Location
- Country: Canada
- Province: British Columbia
- District: Cassiar Land District

Physical characteristics
- Source: Mount Edziza
- • location: Big Raven Plateau
- • coordinates: 57°46′07″N 130°35′00″W﻿ / ﻿57.76861°N 130.58333°W
- • elevation: 1,947 m (6,388 ft)
- Mouth: Kakiddi Creek
- • location: Stikine Plateau
- • coordinates: 57°46′44″N 130°27′10″W﻿ / ﻿57.77889°N 130.45278°W
- • elevation: 751 m (2,464 ft)
- Length: 9 km (5.6 mi)
- Basin size: 22.1 km^{2} (8.5 sq mi)
- • average: 0.358 m^{3}/s (12.6 cu ft/s)

Basin features
- Topo map: NTS 104G15 Buckley Lake NTS 104G16 Klastline River

= Pyramid Creek (Kakiddi Creek tributary) =

Pyramid Creek is a tributary of Kakiddi Creek, which in turn is a tributary of the Klastline River, part of the Stikine River watershed in northwest part of the province of British Columbia, Canada.

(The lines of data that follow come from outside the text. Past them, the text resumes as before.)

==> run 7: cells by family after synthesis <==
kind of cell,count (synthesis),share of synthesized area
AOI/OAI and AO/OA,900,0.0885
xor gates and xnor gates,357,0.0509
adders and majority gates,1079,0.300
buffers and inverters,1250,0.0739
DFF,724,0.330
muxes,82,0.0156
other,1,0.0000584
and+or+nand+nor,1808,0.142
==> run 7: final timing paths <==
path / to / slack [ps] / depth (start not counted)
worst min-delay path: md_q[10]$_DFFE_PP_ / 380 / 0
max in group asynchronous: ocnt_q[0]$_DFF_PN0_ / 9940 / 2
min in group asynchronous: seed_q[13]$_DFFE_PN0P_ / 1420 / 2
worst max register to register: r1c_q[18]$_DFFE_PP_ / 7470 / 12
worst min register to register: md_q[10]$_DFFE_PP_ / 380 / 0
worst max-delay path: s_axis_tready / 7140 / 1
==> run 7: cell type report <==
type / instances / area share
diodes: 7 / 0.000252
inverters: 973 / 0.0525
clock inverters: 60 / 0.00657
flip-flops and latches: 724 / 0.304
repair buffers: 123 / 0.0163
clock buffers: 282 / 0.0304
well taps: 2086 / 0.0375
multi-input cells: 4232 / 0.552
Source: an optimization exercise on an open RTL-to-GDS flow (aim: small area, a short achievable clock period and few clock cycles). Production flows keep margins and buffers that such runs may drop. Only simulation tests tie the RTL to the original design; equivalence was not proved. Power figures rest on the tool's default switching activity, not on a simulated workload.

$ cat config.mk
export PLATFORM = sky130hd
export DESIGN_NAME = circular_list_engine
export DESIGN_NICKNAME = circular_list_engine
export VERILOG_FILES = /design/flow/design.v
export SDC_FILE = /design/flow/constraint.sdc
export NUM_CORES = 4
export LEC_CHECK = 0
export CAP_MARGIN = 20
export CORE_MARGIN = 2
export CORE_UTILIZATION = 50
export SETUP_SLACK_MARGIN = 2.6
export SLEW_MARGIN = 20
$ cat constraint.sdc
create_clock -name core_clock -period 5.0 [get_ports {clk}]
set_input_delay 1.0000 -clock core_clock [delete_from_list [all_inputs] [get_ports {clk}]]
set_output_delay 1.0000 -clock core_clock [all_outputs]
set_load 0.01 [all_outputs]
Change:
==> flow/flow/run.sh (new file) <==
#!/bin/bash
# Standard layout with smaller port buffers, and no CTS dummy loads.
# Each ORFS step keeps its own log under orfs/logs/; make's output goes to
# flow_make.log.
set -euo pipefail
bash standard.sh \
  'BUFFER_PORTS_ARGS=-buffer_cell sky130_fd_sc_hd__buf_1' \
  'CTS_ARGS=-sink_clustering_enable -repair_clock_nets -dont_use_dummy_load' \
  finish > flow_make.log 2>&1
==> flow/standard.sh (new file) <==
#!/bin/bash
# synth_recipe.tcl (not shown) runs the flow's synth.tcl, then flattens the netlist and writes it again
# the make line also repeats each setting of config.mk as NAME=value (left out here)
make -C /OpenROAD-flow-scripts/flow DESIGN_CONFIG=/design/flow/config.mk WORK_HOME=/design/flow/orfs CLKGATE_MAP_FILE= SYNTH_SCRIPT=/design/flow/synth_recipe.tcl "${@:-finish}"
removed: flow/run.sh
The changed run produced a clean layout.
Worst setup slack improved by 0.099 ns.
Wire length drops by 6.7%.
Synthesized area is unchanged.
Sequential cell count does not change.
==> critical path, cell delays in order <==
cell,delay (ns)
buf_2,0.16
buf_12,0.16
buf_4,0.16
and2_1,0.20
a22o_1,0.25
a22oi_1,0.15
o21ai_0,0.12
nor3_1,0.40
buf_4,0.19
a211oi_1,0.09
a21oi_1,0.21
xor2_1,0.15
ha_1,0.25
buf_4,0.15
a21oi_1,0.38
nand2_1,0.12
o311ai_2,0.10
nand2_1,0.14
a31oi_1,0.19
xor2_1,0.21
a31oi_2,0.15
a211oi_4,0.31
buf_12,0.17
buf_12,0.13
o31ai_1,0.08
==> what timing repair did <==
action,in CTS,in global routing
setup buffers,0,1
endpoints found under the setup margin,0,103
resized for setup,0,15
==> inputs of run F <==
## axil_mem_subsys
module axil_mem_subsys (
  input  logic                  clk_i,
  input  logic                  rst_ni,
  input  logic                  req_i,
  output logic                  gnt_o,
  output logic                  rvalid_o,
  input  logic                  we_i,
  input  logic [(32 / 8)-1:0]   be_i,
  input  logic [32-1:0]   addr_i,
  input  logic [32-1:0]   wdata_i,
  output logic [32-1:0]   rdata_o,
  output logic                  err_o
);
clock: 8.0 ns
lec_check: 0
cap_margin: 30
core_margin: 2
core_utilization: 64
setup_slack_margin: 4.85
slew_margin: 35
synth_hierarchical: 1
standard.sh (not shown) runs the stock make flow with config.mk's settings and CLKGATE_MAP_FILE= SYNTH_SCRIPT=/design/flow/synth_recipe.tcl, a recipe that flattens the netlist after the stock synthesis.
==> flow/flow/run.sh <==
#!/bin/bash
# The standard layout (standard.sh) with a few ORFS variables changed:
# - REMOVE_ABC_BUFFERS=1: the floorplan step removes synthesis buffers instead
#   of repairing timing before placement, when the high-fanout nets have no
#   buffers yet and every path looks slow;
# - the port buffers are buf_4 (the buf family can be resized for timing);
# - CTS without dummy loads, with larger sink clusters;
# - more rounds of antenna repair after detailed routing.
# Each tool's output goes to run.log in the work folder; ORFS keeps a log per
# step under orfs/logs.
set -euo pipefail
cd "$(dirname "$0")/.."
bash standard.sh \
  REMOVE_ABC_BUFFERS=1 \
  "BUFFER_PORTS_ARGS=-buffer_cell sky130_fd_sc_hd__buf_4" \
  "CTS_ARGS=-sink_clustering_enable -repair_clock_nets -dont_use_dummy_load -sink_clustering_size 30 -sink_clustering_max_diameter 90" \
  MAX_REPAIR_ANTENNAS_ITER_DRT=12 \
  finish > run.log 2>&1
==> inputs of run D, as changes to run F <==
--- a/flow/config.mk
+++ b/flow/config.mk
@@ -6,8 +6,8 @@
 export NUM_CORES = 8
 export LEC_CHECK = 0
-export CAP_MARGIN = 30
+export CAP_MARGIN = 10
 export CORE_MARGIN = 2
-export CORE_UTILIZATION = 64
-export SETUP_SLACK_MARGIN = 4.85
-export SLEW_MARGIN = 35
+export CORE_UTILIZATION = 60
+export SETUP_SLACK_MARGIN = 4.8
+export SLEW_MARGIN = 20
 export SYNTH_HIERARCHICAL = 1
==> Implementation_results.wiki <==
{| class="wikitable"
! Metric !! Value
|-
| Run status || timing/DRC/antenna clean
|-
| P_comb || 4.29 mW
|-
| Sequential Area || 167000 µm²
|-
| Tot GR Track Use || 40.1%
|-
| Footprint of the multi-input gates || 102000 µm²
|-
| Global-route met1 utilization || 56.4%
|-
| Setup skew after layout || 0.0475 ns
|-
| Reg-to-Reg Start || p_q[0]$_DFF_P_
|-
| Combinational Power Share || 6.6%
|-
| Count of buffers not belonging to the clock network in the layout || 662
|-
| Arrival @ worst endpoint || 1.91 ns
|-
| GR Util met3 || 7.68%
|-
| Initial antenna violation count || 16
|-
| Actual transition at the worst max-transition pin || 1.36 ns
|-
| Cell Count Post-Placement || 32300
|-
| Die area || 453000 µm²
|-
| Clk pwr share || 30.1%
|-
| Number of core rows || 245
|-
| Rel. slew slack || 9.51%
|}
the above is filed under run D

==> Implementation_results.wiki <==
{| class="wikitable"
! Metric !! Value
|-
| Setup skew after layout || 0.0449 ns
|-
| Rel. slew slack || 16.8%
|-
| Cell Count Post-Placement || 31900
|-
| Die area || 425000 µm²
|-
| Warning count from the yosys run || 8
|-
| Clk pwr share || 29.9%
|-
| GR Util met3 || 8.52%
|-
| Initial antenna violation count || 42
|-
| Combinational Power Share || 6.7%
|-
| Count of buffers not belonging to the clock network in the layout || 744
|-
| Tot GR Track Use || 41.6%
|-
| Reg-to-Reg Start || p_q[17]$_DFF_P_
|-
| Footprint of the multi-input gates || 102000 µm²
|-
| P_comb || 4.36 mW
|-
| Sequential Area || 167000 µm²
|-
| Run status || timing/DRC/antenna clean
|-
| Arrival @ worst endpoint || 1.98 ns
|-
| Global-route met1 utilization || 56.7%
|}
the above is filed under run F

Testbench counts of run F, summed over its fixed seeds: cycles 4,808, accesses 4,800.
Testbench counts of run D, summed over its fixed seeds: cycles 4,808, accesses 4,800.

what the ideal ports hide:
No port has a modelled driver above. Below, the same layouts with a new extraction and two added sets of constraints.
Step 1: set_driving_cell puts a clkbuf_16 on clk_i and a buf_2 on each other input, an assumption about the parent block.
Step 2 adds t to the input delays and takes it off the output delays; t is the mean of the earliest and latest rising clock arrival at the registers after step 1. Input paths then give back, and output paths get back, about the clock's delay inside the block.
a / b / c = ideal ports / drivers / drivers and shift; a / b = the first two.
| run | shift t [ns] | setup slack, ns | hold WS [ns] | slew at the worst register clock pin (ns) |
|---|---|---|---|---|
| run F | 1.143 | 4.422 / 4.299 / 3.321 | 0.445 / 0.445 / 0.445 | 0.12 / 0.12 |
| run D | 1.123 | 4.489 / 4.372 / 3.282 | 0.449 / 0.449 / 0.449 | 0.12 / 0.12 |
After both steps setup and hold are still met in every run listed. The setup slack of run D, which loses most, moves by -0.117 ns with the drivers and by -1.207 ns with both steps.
Context: an optimization exercise on an open-source flow, tuned for small area, a short achievable clock period and few clock cycles per item. The choices shown serve that exercise and are no tape-out recipe. RTL that was checked went through simulation tests only; none was proved equivalent to the original. The RTL of run 1 was laid out without a check of its function. No activity file was given, so power comes from the tool's default toggle rates.

==> design.v <==
package tadd_pkg;
    localparam int TOOLS_DEF     = 2;
    localparam int SHIFT_MAX_DEF = 15;
    localparam int CHANNELS      = 7;
    localparam logic [2:0] CH_LOC_X  = 3'd0;
    localparam logic [2:0] CH_LOC_Y  = 3'd1;
    localparam logic [2:0] CH_TILT_X = 3'd2;
    localparam logic [2:0] CH_TILT_Y = 3'd3;
    localparam logic [2:0] CH_PRESS  = 3'd4;
    localparam logic [2:0] CH_Z      = 3'd5;
    localparam logic [2:0] CH_ROT    = 3'd6;
    localparam logic [2:0] CH_UNUSED = 3'd7;
    localparam logic ACT_DELTA = 1'b0;
    localparam logic ACT_LOAD  = 1'b1;
    localparam logic REG_MAX_X = 1'b0;
    localparam logic REG_MAX_Y = 1'b1;
    localparam logic [6:0]  PRESS_BIG = 7'h40;
    localparam logic [15:0] PRESS_MAX = 16'h03ff;
    localparam logic [15:0] TILT_MAX  = 16'h007f;
    localparam logic [15:0] ROT_MAX   = 16'h0e0e;
    localparam logic [15:0] HOLD_VAL  = 16'h0009;
    localparam logic [3:0]  HOLD_CODE = 4'hf;
    typedef logic signed [2:0] shift_chg_t;
    typedef struct packed {
        logic        action;
        logic        tool;
        logic [2:0]  channel;
        logic [4:0]  raw_code;
        logic [15:0] load_value;
        logic [3:0]  load_shift;
    } item_t;
    typedef struct packed {
        logic [15:0] raw;
        logic [3:0]  shift;
        logic        hold;
    } entry_t;
    typedef struct packed {
        logic [15:0] value;
        logic [3:0]  step_out;
        logic        held;
    } result_t;
endpackage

It generally flows east for about 9 km to join Kakiddi Creek about 10 km south of Kakiddi Creek's confluence with the Klastline River. Pyramid Creek's watershed covers 22.1 km2 and its mean annual discharge is estimated at 0.358 m3/s. The mouth of Pyramid Creek is located about 44 km southeast of Telegraph Creek, about 26 km west-southwest of Iskut and about 73 km southwest of Dease Lake. Pyramid Creek's watershed's land cover is classified as 44.6% conifer forest, 24.1% barren, 16% shrubland, 9.8% snow/glacier, 5.3% herbaceous and small amounts of other cover.

==Name and etymology==
The creek is named after The Pyramid, a lava dome in Mount Edziza Provincial Park near the head of Pyramid Creek. The name of the creek has not been approved by the Geographical Names Board of Canada and does not appear in BC Geographical Names or the Canadian Geographical Names Data Base. It did, however, appear in at least one report and on at least one geological map by Jack Souther, a volcanologist of the Geological Survey of Canada who studied the Mount Edziza volcanic complex in detail until he retired to the position of an emeritus scientist in 1992.

==Course==
Pyramid Creek originates from an unnamed glacier on the northeastern side of Mount Edziza, a massive glaciated mountain in the middle of the Big Raven Plateau. From its source between Williams Cone and The Pyramid, Pyramid Creek flows east-northeast about 4 km through a canyon at the northeastern end of the Big Raven Plateau. It then flows about 6 km east-southeast down the northeastern side of the plateau into Kakiddi Valley where Pyramid Creek drains into Kakiddi Creek at the northeastern boundary of Mount Edziza Provincial Park.